§ WORK ITEM
Using the records below, give again exactly the lines from the line that contains "Slack: 0 ns" through the line that contains "cell: 22.9 um", both ends included, and only those.

§ SUPPLIED ENTRIES
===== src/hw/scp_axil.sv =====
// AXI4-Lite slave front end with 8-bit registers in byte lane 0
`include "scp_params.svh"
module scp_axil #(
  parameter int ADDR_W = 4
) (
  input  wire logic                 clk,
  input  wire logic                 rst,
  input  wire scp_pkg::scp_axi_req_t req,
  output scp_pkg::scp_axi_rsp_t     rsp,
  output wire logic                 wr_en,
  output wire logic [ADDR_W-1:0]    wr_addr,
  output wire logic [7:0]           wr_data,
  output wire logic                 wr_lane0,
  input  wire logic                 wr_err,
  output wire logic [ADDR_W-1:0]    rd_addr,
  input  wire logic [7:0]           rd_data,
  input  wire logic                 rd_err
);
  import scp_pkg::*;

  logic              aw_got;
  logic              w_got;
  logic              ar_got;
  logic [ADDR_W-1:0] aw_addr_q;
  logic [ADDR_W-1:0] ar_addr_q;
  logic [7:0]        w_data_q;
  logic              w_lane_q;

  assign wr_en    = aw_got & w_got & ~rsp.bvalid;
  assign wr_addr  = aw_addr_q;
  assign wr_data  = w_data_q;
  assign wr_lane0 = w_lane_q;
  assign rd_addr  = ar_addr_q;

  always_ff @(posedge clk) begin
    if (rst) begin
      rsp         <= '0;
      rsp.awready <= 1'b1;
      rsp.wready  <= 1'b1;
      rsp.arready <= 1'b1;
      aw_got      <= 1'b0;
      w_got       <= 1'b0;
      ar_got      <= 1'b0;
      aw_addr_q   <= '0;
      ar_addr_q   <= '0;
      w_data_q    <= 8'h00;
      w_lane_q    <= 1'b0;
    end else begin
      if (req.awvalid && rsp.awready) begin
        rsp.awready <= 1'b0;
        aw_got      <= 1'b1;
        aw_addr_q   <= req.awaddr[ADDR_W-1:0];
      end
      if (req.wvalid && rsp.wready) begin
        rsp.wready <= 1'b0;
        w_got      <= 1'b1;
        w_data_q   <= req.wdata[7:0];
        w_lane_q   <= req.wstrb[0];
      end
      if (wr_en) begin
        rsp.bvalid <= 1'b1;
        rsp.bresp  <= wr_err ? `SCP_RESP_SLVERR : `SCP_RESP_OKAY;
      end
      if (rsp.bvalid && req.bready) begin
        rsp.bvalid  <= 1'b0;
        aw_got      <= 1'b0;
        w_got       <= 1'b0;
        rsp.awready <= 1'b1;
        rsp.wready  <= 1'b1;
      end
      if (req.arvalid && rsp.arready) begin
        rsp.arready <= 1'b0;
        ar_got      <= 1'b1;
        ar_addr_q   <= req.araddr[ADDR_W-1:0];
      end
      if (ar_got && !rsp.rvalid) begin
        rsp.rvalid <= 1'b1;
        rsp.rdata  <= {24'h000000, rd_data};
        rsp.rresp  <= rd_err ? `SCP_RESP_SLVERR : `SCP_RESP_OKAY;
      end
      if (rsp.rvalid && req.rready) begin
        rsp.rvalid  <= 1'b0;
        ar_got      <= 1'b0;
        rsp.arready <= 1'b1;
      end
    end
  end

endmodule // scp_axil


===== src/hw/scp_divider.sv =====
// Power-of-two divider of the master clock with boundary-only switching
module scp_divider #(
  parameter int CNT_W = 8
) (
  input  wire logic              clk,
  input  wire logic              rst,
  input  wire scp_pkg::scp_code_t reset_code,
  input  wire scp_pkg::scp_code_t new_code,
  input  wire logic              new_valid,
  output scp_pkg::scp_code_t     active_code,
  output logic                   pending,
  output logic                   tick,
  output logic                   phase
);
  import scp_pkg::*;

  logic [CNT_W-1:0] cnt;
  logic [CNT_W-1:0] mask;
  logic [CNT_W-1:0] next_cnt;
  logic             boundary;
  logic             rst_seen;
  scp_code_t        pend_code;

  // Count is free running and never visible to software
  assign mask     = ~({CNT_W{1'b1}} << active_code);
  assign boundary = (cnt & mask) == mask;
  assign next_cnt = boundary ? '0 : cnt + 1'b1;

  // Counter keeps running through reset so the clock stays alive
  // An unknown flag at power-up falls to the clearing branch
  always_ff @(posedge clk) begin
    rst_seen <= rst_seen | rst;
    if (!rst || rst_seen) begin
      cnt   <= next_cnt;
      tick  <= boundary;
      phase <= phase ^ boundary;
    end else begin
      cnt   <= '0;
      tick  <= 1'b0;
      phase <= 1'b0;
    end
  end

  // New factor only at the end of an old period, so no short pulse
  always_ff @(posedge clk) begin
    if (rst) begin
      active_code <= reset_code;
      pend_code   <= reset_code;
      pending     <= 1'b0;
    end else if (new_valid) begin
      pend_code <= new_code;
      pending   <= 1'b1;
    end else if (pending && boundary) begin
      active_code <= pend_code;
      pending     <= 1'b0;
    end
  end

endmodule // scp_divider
--
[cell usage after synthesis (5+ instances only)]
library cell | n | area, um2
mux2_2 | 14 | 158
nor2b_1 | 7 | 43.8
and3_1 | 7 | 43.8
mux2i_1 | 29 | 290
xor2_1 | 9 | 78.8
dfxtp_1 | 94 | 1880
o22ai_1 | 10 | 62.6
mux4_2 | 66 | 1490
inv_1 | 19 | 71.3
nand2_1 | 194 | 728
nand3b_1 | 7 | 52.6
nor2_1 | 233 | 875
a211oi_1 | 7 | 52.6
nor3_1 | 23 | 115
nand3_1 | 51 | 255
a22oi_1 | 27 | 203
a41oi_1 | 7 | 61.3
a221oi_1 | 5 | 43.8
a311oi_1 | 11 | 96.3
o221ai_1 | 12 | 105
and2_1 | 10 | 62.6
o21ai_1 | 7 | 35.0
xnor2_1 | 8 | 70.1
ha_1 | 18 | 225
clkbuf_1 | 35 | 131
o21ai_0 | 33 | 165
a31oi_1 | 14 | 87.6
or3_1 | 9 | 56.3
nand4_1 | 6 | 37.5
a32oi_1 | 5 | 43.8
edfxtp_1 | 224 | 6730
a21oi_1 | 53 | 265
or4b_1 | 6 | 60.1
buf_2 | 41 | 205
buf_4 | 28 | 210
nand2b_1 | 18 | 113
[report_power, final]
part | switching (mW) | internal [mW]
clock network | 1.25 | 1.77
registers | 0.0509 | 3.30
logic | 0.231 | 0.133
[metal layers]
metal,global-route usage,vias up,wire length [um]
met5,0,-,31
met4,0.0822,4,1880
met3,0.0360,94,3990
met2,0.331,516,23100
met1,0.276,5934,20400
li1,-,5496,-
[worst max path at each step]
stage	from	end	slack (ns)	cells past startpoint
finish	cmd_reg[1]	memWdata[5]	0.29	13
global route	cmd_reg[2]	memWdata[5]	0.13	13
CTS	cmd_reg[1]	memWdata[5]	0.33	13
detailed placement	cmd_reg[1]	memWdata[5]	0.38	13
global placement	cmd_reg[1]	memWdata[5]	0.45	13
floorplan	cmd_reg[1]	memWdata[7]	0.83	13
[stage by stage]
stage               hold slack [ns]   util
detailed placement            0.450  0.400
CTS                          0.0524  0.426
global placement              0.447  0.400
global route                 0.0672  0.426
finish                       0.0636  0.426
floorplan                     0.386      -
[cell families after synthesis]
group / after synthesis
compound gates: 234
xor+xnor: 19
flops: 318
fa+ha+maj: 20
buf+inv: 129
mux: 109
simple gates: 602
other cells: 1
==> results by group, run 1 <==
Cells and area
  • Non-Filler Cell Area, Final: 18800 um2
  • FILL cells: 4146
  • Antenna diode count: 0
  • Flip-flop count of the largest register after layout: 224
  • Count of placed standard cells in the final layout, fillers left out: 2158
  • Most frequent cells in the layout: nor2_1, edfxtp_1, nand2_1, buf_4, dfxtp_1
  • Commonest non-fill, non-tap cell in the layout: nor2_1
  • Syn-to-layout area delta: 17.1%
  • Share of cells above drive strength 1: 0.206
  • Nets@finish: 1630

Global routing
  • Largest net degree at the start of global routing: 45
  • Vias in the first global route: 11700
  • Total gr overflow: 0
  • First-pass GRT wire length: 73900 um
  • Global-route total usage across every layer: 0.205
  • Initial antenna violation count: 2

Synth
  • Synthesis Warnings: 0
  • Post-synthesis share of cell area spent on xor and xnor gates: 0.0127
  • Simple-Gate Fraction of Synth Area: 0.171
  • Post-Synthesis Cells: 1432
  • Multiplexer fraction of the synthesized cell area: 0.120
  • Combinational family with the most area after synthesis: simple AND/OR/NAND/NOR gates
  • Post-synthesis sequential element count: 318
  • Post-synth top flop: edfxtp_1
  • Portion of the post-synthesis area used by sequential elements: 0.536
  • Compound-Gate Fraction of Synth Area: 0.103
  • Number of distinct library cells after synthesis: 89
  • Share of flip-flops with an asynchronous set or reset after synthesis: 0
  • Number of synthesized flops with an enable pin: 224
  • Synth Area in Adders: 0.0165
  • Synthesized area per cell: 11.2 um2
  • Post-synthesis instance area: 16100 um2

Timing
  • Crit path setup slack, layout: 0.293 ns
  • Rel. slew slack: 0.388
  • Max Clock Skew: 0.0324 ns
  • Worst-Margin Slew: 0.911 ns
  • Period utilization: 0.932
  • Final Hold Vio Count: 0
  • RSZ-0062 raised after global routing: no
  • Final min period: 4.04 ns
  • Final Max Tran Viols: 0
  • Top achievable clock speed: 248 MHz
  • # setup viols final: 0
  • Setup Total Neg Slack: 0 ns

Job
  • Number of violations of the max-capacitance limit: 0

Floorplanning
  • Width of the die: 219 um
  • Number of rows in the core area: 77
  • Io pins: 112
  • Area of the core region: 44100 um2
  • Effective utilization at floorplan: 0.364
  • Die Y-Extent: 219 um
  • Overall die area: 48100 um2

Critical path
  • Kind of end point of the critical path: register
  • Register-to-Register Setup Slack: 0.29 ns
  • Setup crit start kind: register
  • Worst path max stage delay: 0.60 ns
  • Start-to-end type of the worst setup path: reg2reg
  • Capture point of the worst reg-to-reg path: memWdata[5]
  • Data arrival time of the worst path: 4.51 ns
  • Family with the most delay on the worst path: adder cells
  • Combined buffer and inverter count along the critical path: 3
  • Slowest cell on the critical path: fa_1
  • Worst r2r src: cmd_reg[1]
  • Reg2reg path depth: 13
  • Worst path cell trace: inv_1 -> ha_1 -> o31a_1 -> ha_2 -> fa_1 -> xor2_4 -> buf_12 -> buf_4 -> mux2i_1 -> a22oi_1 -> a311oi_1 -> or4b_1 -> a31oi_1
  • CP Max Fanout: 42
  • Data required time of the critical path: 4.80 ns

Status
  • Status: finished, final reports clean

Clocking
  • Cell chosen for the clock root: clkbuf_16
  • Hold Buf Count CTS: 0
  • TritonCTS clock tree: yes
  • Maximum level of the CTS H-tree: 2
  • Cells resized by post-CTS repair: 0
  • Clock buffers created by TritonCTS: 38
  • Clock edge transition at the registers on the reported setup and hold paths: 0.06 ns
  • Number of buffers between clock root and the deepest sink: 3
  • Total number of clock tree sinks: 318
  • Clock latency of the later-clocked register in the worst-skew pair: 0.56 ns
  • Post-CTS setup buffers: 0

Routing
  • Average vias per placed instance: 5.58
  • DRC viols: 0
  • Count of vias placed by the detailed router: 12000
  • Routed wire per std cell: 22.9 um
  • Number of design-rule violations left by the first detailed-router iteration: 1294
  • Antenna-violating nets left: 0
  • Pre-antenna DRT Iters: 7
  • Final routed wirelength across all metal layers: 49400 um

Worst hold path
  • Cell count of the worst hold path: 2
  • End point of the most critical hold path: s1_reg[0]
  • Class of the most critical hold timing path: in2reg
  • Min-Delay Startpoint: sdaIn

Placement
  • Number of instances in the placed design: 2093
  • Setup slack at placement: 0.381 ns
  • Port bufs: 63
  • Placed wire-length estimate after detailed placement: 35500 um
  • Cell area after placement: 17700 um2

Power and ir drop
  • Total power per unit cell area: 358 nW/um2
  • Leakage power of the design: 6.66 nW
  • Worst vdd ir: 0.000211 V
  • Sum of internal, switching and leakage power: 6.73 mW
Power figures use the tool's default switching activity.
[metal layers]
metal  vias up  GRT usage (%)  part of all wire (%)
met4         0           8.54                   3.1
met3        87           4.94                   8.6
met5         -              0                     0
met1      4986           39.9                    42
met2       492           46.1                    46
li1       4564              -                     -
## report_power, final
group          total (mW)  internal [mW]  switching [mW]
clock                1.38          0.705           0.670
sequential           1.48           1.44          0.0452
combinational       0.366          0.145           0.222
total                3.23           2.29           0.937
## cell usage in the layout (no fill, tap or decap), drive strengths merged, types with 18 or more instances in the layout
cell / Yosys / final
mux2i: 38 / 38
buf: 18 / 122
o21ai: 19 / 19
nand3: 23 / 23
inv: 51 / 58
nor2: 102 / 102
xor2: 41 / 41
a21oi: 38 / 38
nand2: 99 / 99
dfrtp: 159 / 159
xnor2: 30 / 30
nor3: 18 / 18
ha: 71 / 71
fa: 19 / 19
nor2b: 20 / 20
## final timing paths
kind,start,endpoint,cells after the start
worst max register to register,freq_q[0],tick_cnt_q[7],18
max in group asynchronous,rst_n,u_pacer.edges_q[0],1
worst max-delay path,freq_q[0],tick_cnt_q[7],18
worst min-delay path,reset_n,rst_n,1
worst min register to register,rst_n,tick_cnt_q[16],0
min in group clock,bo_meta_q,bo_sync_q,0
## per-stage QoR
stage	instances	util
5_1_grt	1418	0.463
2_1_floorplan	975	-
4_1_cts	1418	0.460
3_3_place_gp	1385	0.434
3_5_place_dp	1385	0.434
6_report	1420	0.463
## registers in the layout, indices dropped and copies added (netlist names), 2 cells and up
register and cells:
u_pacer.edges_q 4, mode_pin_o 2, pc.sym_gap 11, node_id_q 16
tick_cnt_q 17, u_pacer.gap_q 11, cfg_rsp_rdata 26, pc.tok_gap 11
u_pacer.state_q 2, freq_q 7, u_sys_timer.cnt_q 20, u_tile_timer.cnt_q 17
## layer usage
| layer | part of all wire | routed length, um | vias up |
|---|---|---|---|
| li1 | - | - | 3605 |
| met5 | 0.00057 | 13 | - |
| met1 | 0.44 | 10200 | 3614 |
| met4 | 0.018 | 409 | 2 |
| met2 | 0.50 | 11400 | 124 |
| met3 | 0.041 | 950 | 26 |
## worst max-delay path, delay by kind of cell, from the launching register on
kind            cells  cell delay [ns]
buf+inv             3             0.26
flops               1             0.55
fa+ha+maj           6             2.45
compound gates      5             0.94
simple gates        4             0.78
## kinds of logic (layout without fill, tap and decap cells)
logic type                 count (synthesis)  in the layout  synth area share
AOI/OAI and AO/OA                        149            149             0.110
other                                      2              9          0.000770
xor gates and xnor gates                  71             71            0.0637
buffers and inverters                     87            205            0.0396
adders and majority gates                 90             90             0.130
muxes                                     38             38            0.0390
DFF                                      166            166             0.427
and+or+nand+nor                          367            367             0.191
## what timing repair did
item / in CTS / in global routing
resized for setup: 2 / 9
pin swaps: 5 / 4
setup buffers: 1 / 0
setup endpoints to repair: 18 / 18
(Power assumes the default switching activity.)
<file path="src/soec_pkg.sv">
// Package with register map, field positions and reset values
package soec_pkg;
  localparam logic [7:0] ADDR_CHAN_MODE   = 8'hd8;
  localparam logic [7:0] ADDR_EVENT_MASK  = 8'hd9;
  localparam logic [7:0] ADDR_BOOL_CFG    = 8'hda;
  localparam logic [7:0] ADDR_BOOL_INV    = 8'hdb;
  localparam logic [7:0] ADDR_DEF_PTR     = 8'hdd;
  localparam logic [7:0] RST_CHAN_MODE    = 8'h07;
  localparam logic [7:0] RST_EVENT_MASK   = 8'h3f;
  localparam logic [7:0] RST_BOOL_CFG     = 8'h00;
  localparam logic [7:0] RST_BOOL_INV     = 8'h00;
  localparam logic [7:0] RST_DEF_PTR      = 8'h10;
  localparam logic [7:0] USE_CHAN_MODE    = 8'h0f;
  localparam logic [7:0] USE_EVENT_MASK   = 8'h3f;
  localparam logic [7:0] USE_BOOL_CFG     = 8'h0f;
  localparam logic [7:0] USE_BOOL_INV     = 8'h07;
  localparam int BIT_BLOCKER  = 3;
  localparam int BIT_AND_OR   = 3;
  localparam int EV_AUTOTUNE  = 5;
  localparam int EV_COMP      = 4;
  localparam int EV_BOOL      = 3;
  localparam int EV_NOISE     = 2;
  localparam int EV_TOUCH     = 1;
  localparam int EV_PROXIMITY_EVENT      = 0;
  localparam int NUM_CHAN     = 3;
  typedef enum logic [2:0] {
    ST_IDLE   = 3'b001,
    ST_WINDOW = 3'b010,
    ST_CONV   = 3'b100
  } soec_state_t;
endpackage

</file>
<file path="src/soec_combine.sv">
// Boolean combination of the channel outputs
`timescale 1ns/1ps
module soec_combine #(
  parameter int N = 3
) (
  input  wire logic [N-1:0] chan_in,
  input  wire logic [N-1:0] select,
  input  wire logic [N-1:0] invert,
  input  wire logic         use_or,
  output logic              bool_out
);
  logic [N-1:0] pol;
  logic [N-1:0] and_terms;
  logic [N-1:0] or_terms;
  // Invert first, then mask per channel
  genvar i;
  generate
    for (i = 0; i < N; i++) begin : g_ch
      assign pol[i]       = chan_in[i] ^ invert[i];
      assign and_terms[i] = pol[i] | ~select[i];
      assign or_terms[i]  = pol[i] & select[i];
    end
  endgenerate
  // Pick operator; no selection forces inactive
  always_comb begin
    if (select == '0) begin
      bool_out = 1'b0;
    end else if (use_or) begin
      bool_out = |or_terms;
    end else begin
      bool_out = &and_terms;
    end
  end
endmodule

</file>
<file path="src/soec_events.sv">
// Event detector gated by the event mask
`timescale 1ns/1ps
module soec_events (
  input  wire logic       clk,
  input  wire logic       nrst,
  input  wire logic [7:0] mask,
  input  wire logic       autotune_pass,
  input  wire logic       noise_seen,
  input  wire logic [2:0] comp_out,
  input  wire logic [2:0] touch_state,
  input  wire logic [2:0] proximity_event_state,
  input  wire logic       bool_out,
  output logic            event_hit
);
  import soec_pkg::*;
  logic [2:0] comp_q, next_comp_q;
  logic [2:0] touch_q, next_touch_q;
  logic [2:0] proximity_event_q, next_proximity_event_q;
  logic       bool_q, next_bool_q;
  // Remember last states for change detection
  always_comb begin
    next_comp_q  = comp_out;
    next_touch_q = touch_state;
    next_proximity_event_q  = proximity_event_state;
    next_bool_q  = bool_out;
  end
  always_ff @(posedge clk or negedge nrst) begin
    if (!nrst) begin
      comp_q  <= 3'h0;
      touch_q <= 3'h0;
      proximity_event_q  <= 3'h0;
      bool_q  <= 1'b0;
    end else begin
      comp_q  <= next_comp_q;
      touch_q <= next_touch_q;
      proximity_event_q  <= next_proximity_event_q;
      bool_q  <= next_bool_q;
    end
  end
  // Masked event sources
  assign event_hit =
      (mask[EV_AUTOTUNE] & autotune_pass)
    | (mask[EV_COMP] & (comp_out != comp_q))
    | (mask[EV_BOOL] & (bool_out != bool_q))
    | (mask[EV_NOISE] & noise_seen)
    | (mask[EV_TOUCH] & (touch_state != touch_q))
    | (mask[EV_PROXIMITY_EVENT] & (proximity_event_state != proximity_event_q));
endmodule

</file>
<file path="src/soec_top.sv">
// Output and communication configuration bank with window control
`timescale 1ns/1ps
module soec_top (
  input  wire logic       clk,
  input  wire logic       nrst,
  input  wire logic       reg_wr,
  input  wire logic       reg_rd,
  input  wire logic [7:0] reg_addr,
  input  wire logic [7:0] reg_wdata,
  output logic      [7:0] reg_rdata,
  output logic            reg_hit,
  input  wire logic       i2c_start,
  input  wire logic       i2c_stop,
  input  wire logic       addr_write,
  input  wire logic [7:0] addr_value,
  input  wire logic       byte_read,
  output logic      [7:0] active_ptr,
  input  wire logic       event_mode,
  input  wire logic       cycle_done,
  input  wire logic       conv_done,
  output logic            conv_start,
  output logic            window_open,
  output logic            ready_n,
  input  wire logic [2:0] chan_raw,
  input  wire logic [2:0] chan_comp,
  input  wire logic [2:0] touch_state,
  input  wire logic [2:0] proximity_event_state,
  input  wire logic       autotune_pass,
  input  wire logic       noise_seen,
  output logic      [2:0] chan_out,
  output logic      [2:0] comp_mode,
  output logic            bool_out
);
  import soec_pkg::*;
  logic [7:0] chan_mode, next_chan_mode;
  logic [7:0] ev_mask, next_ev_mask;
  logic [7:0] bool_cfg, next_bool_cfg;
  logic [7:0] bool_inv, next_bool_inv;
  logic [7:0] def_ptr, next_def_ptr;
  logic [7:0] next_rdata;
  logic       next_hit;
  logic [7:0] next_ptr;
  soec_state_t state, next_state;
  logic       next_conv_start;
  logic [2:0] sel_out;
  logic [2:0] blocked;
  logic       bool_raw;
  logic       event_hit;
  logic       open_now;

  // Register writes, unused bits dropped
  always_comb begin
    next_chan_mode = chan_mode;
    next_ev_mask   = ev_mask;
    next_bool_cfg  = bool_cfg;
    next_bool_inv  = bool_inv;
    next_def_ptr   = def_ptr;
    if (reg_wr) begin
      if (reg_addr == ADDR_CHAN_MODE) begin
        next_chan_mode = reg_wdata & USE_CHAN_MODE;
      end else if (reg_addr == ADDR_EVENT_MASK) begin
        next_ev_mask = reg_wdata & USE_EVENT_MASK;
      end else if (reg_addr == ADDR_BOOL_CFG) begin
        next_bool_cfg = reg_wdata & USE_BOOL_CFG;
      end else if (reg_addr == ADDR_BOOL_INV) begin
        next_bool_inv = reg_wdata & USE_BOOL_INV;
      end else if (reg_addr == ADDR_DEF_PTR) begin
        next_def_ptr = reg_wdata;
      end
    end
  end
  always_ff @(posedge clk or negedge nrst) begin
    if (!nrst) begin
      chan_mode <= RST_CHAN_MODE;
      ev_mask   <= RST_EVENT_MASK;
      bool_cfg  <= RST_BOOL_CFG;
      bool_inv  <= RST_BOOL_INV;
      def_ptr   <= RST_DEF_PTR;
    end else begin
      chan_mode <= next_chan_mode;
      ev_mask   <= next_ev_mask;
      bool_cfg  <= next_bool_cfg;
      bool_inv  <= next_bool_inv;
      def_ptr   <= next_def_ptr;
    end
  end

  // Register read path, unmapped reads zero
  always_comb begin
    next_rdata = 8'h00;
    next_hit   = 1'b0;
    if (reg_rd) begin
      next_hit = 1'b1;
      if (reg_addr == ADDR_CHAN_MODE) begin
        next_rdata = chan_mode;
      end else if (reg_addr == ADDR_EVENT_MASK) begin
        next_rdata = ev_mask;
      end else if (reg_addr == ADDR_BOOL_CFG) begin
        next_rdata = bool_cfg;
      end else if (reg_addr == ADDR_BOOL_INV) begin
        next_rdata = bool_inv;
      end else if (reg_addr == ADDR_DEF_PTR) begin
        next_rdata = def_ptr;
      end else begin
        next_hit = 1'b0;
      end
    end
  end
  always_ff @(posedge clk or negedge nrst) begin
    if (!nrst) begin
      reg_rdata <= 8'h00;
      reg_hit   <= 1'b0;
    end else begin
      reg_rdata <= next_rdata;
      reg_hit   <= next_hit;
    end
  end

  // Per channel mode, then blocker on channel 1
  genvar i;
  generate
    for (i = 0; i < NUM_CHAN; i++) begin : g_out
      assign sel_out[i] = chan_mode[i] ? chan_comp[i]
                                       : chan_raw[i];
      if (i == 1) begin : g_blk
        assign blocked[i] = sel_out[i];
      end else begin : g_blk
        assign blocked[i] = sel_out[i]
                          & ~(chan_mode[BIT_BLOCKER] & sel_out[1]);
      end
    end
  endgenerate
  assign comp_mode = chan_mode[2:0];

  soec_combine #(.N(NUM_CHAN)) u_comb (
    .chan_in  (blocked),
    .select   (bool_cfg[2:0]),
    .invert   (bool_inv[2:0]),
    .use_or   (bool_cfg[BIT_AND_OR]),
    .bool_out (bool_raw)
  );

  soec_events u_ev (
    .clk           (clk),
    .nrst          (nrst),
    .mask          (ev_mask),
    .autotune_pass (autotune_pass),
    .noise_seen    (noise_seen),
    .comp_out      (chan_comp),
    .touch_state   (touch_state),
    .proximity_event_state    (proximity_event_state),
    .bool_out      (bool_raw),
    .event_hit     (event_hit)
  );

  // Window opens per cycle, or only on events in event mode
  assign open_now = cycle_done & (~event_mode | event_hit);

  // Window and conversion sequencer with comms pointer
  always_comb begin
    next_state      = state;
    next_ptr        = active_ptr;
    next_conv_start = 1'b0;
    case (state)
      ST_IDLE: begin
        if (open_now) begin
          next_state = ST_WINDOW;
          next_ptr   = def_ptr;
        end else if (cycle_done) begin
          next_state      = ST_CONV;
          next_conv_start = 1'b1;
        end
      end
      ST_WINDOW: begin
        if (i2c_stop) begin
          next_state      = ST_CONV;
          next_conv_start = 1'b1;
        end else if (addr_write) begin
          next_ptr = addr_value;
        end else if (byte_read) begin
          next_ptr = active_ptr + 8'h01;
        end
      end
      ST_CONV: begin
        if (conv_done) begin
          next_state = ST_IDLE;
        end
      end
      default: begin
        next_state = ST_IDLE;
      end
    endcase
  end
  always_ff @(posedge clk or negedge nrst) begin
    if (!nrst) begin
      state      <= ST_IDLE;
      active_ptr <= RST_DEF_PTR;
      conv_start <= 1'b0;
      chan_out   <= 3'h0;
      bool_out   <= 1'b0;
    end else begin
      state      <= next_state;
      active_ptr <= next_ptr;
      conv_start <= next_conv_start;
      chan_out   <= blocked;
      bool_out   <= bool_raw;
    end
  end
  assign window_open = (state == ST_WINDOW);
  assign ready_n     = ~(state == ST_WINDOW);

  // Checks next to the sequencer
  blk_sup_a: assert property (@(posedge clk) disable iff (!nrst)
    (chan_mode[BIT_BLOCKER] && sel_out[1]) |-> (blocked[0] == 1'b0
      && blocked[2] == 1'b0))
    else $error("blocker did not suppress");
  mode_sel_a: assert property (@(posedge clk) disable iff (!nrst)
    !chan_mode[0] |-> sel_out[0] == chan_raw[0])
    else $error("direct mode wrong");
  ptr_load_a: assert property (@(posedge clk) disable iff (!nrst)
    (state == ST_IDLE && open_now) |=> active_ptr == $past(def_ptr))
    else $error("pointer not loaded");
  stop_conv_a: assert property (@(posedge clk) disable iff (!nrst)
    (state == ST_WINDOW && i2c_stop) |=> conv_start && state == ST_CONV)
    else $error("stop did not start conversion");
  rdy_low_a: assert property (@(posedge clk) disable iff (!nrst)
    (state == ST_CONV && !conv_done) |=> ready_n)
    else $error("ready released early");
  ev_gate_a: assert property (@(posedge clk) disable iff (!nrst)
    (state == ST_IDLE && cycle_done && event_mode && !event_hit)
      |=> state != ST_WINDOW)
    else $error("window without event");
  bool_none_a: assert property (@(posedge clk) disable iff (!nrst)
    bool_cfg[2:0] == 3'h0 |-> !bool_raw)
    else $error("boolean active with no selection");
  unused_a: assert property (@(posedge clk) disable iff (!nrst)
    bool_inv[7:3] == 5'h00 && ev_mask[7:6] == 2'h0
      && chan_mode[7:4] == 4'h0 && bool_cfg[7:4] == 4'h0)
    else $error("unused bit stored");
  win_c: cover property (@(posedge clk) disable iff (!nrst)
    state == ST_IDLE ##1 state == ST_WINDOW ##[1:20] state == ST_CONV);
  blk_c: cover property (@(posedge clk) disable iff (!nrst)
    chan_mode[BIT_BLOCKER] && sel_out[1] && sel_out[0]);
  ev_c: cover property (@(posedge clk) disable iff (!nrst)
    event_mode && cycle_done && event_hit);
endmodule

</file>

§ FINISHED TASK
  • Setup Total Neg Slack: 0 ns

Job
  • Number of violations of the max-capacitance limit: 0

Floorplanning
  • Width of the die: 219 um
  • Number of rows in the core area: 77
  • Io pins: 112
  • Area of the core region: 44100 um2
  • Effective utilization at floorplan: 0.364
  • Die Y-Extent: 219 um
  • Overall die area: 48100 um2

Critical path
  • Kind of end point of the critical path: register
  • Register-to-Register Setup Slack: 0.29 ns
  • Setup crit start kind: register
  • Worst path max stage delay: 0.60 ns
  • Start-to-end type of the worst setup path: reg2reg
  • Capture point of the worst reg-to-reg path: memWdata[5]
  • Data arrival time of the worst path: 4.51 ns
  • Family with the most delay on the worst path: adder cells
  • Combined buffer and inverter count along the critical path: 3
  • Slowest cell on the critical path: fa_1
  • Worst r2r src: cmd_reg[1]
  • Reg2reg path depth: 13
  • Worst path cell trace: inv_1 -> ha_1 -> o31a_1 -> ha_2 -> fa_1 -> xor2_4 -> buf_12 -> buf_4 -> mux2i_1 -> a22oi_1 -> a311oi_1 -> or4b_1 -> a31oi_1
  • CP Max Fanout: 42
  • Data required time of the critical path: 4.80 ns

Status
  • Status: finished, final reports clean

Clocking
  • Cell chosen for the clock root: clkbuf_16
  • Hold Buf Count CTS: 0
  • TritonCTS clock tree: yes
  • Maximum level of the CTS H-tree: 2
  • Cells resized by post-CTS repair: 0
  • Clock buffers created by TritonCTS: 38
  • Clock edge transition at the registers on the reported setup and hold paths: 0.06 ns
  • Number of buffers between clock root and the deepest sink: 3
  • Total number of clock tree sinks: 318
  • Clock latency of the later-clocked register in the worst-skew pair: 0.56 ns
  • Post-CTS setup buffers: 0

Routing
  • Average vias per placed instance: 5.58
  • DRC viols: 0
  • Count of vias placed by the detailed router: 12000
  • Routed wire per std cell: 22.9 um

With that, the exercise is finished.